Dataset records ::
*** Begin section ***

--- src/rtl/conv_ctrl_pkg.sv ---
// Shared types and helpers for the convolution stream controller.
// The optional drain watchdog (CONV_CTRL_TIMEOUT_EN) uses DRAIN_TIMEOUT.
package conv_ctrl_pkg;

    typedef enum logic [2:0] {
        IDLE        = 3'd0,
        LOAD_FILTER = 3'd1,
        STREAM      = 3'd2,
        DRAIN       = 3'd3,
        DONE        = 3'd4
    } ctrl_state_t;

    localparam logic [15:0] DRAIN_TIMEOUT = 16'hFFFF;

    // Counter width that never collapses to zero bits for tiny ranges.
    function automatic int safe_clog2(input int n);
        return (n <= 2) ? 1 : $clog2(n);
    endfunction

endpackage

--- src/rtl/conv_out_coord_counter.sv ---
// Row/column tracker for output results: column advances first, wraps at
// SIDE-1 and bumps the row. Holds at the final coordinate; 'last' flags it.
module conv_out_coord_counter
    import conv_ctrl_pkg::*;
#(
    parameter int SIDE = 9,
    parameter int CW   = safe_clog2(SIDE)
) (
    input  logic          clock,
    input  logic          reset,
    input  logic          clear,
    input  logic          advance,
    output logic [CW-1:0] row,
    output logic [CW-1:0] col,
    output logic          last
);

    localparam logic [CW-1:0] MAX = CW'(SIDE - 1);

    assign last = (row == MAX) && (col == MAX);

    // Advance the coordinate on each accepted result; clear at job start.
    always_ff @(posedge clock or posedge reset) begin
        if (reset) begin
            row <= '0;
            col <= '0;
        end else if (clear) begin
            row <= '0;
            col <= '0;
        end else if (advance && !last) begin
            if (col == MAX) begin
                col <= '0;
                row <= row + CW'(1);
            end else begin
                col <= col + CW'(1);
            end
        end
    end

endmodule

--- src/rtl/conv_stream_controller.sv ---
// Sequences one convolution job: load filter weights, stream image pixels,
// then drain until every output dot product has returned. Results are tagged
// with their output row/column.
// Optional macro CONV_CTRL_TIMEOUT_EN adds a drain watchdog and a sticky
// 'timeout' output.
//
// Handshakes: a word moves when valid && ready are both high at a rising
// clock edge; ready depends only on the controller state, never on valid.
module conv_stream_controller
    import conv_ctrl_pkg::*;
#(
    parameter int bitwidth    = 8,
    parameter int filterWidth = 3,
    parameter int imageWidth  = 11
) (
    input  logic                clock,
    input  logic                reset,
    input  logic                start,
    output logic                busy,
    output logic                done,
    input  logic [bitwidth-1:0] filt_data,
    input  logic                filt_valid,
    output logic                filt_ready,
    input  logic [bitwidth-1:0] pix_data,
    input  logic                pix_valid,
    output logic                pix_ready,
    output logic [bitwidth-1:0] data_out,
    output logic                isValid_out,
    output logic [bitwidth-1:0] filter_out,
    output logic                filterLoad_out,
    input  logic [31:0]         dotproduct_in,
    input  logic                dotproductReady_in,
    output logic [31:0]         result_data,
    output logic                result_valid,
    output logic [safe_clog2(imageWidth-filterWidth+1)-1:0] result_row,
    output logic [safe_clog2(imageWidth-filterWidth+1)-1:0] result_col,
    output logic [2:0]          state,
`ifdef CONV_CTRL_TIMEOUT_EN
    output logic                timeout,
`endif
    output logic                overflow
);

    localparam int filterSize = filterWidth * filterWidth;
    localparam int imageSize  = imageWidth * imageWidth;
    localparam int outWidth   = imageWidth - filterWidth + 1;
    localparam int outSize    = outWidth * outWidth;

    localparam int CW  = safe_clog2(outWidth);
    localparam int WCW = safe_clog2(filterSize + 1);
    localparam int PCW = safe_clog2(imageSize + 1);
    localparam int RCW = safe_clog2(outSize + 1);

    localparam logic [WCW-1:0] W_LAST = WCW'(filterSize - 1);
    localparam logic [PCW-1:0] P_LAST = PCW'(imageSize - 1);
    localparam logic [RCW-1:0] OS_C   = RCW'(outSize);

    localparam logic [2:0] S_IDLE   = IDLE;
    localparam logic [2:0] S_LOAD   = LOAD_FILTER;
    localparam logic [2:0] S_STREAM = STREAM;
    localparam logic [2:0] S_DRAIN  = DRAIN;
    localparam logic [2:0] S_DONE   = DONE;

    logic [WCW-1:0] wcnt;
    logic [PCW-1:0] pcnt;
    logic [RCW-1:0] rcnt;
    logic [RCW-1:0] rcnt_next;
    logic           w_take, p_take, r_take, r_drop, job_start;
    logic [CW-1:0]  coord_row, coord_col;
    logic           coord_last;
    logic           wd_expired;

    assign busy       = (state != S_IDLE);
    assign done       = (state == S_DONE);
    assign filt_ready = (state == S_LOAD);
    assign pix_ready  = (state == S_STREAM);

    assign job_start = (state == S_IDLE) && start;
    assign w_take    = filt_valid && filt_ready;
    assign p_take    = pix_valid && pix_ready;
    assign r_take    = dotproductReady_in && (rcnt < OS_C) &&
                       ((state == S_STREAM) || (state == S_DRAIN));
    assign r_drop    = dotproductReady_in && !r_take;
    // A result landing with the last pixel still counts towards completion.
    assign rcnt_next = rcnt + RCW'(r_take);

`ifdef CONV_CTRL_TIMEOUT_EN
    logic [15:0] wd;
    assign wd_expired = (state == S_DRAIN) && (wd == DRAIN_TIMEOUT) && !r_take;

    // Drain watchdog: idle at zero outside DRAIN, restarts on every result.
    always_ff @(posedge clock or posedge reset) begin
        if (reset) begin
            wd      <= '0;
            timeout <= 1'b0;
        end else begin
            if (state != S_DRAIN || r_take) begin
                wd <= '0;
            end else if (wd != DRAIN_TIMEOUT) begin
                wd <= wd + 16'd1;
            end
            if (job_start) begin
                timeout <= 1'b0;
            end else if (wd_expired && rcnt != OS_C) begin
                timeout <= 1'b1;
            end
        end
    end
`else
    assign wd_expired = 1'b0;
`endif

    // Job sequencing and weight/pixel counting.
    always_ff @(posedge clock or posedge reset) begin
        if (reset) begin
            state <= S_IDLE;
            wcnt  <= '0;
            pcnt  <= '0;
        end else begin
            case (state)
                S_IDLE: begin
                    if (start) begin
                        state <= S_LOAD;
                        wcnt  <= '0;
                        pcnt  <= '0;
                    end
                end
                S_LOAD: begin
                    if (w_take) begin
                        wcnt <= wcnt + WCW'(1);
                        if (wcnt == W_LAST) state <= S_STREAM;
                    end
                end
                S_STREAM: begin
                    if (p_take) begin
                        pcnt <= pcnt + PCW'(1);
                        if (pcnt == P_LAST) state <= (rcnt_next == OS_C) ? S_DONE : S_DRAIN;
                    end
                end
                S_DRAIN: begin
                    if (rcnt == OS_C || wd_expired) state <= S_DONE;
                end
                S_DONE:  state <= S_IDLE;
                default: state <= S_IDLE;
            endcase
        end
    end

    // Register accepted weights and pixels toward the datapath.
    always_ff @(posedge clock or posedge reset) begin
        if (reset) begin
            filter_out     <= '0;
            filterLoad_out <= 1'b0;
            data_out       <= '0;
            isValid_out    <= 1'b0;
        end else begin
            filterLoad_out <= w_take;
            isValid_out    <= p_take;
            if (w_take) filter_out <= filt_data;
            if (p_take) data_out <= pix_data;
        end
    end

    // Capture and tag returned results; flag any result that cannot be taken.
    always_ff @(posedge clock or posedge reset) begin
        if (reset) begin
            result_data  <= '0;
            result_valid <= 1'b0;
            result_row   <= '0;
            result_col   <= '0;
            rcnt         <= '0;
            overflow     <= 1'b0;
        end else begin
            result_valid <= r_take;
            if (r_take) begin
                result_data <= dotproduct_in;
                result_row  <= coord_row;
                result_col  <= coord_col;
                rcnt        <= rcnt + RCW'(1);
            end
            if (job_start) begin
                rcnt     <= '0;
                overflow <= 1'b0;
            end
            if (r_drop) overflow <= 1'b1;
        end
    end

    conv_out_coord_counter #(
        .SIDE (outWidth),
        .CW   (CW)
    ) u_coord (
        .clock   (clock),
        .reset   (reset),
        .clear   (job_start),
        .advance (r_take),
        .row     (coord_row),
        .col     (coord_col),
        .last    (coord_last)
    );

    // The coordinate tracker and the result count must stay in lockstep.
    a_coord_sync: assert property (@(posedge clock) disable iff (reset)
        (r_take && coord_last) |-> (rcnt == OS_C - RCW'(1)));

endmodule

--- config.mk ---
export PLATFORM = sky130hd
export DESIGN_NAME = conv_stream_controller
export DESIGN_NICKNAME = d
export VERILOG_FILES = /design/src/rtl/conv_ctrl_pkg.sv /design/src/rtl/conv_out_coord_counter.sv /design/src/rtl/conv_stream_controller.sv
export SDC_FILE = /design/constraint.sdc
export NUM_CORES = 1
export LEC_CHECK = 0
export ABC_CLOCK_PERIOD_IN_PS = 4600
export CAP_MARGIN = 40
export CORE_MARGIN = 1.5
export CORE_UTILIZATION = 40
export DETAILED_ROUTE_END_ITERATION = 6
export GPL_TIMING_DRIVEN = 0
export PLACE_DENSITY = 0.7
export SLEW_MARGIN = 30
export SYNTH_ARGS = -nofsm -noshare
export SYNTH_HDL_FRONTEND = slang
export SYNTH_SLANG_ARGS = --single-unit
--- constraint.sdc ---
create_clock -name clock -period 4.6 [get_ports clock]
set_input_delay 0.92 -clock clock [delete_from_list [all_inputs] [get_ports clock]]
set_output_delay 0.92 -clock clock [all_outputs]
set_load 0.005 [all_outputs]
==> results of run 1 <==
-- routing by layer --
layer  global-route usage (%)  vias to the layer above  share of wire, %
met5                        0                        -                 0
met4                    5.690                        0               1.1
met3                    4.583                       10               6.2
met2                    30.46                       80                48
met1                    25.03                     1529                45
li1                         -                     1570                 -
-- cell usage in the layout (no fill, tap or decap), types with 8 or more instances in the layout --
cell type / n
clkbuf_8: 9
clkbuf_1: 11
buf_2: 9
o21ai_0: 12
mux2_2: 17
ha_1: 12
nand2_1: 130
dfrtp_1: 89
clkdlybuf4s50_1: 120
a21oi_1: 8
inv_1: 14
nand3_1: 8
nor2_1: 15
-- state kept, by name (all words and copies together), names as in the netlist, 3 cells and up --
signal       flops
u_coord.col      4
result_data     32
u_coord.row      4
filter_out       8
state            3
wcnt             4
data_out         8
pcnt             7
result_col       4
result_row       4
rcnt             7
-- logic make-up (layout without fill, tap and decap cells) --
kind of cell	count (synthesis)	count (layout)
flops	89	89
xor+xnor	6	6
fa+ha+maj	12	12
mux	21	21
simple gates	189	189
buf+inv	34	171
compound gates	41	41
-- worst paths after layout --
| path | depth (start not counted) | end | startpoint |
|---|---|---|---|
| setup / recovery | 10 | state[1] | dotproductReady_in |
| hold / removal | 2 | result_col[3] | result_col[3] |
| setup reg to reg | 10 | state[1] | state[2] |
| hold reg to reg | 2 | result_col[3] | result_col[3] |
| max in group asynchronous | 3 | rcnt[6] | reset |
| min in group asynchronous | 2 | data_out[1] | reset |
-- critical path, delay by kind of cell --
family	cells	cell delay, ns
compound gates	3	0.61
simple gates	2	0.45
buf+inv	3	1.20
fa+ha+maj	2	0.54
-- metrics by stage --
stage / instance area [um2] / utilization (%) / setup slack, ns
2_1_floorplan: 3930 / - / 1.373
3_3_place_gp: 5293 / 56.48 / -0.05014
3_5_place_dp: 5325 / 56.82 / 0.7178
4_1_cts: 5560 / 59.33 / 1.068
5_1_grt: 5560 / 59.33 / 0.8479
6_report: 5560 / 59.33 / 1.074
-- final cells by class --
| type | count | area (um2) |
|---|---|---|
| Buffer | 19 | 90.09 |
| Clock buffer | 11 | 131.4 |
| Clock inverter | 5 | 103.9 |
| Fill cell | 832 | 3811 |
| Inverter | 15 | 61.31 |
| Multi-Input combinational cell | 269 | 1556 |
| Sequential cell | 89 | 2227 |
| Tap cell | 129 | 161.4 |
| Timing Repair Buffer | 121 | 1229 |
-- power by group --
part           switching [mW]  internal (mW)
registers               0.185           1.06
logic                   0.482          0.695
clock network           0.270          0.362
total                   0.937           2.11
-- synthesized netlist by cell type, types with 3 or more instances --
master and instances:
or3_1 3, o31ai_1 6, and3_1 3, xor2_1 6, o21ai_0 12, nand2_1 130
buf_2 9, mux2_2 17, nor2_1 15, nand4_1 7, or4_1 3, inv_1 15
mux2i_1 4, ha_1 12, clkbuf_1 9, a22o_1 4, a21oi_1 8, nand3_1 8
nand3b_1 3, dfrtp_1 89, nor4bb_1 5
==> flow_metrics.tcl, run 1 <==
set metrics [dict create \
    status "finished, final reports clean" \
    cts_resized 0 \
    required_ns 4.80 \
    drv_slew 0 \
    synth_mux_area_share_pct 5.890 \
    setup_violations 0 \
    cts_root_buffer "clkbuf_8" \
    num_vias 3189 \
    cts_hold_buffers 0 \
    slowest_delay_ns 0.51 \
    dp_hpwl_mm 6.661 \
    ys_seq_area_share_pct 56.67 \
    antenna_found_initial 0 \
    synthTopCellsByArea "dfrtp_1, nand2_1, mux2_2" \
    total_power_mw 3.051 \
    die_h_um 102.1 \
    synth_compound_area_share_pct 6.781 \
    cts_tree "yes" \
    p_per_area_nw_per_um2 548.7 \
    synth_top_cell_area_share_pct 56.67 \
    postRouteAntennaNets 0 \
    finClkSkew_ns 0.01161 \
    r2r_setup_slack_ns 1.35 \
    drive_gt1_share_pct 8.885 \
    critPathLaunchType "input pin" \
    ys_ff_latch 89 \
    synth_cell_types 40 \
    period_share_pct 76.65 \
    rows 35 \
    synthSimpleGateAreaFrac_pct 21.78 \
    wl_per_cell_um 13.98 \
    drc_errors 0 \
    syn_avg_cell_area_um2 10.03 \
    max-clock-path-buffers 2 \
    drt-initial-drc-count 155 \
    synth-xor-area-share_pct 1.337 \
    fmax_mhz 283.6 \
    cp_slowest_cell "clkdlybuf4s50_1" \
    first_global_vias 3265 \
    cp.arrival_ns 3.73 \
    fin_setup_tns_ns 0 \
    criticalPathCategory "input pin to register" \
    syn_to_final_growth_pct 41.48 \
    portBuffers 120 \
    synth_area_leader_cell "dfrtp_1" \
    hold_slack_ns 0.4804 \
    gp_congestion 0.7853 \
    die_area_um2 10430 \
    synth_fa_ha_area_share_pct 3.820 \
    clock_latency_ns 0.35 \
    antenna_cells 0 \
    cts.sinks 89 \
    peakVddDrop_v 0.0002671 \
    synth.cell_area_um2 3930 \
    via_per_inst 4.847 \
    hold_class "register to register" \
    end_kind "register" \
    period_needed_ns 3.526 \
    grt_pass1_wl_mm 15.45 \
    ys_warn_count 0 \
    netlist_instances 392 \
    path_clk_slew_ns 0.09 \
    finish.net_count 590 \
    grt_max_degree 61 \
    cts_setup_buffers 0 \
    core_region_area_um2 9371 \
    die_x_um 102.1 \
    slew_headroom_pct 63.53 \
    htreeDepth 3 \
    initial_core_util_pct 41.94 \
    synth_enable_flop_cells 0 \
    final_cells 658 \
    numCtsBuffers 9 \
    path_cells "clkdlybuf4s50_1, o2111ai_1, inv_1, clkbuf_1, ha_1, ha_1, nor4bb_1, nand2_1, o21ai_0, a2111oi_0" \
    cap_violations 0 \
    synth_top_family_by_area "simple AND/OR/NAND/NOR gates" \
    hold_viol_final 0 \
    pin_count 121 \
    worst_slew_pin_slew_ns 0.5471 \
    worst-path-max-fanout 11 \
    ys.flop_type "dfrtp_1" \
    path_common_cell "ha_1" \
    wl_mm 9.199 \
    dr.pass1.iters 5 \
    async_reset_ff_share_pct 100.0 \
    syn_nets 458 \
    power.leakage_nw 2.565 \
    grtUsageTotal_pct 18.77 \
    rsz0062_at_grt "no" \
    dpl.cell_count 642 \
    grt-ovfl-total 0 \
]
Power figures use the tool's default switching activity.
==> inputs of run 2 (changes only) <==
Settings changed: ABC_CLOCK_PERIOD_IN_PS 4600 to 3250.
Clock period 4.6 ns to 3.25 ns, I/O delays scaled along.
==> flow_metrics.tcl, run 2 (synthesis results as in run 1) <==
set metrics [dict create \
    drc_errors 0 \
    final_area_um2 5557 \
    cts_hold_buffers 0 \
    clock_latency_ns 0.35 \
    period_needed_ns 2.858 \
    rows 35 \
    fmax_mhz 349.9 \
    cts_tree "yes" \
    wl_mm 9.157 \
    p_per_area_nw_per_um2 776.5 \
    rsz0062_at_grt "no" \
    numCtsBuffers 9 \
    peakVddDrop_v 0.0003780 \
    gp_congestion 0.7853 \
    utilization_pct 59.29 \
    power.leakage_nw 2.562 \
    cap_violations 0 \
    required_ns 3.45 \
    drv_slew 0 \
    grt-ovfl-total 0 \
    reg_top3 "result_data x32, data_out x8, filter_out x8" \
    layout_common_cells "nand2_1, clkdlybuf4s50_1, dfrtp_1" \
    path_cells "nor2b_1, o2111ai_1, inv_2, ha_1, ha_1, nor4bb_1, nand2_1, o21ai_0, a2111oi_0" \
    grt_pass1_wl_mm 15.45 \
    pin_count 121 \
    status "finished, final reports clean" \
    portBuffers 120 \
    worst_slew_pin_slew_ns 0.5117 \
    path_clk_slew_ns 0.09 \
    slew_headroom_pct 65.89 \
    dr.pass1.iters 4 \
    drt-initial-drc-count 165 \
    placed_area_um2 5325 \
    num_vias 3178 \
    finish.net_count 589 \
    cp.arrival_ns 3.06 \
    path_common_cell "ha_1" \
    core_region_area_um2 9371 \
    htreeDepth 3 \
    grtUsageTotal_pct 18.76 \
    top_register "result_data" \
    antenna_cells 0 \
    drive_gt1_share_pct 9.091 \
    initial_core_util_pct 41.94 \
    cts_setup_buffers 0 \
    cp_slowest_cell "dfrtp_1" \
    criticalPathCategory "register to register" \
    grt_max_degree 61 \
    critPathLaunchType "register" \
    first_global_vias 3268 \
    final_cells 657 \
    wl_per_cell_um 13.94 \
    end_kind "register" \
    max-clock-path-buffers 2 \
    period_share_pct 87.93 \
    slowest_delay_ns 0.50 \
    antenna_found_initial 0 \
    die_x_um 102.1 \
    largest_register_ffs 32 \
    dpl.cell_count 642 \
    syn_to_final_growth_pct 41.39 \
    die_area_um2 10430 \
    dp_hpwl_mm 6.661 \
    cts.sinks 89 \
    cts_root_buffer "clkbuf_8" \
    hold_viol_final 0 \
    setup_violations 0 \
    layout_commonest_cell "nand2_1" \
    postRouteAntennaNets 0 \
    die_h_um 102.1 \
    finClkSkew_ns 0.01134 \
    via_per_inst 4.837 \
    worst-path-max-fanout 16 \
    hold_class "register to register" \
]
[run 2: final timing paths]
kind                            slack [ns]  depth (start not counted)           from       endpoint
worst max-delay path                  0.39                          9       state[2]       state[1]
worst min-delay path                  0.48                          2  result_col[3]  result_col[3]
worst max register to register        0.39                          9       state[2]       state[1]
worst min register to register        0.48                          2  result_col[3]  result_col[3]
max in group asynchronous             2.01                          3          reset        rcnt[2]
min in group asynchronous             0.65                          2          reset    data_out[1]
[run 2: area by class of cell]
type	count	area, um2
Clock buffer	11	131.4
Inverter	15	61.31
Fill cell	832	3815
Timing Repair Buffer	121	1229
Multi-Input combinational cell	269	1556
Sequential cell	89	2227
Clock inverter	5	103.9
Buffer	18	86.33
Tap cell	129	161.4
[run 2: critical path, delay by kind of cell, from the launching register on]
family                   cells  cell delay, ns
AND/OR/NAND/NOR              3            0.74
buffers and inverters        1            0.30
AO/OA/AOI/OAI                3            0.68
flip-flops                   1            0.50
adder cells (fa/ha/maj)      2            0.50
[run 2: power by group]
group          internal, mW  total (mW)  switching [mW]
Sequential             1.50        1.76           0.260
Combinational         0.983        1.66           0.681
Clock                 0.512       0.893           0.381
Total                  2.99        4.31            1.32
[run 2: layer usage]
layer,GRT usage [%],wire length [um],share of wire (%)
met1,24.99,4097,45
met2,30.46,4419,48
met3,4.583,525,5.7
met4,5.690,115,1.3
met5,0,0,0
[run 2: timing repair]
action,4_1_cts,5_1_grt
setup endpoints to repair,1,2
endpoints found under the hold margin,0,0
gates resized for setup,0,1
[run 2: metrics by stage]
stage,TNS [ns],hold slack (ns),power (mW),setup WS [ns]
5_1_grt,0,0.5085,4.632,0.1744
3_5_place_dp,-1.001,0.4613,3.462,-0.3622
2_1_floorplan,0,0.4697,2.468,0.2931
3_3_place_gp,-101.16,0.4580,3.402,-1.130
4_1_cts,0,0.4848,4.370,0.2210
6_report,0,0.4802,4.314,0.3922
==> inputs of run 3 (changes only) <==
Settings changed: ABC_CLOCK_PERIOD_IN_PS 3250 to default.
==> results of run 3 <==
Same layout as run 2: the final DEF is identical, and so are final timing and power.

*** End section ***

Problem :: Determine how many lines of the listing above hold the word "internal". Report that number without anything else.

Response area :: 2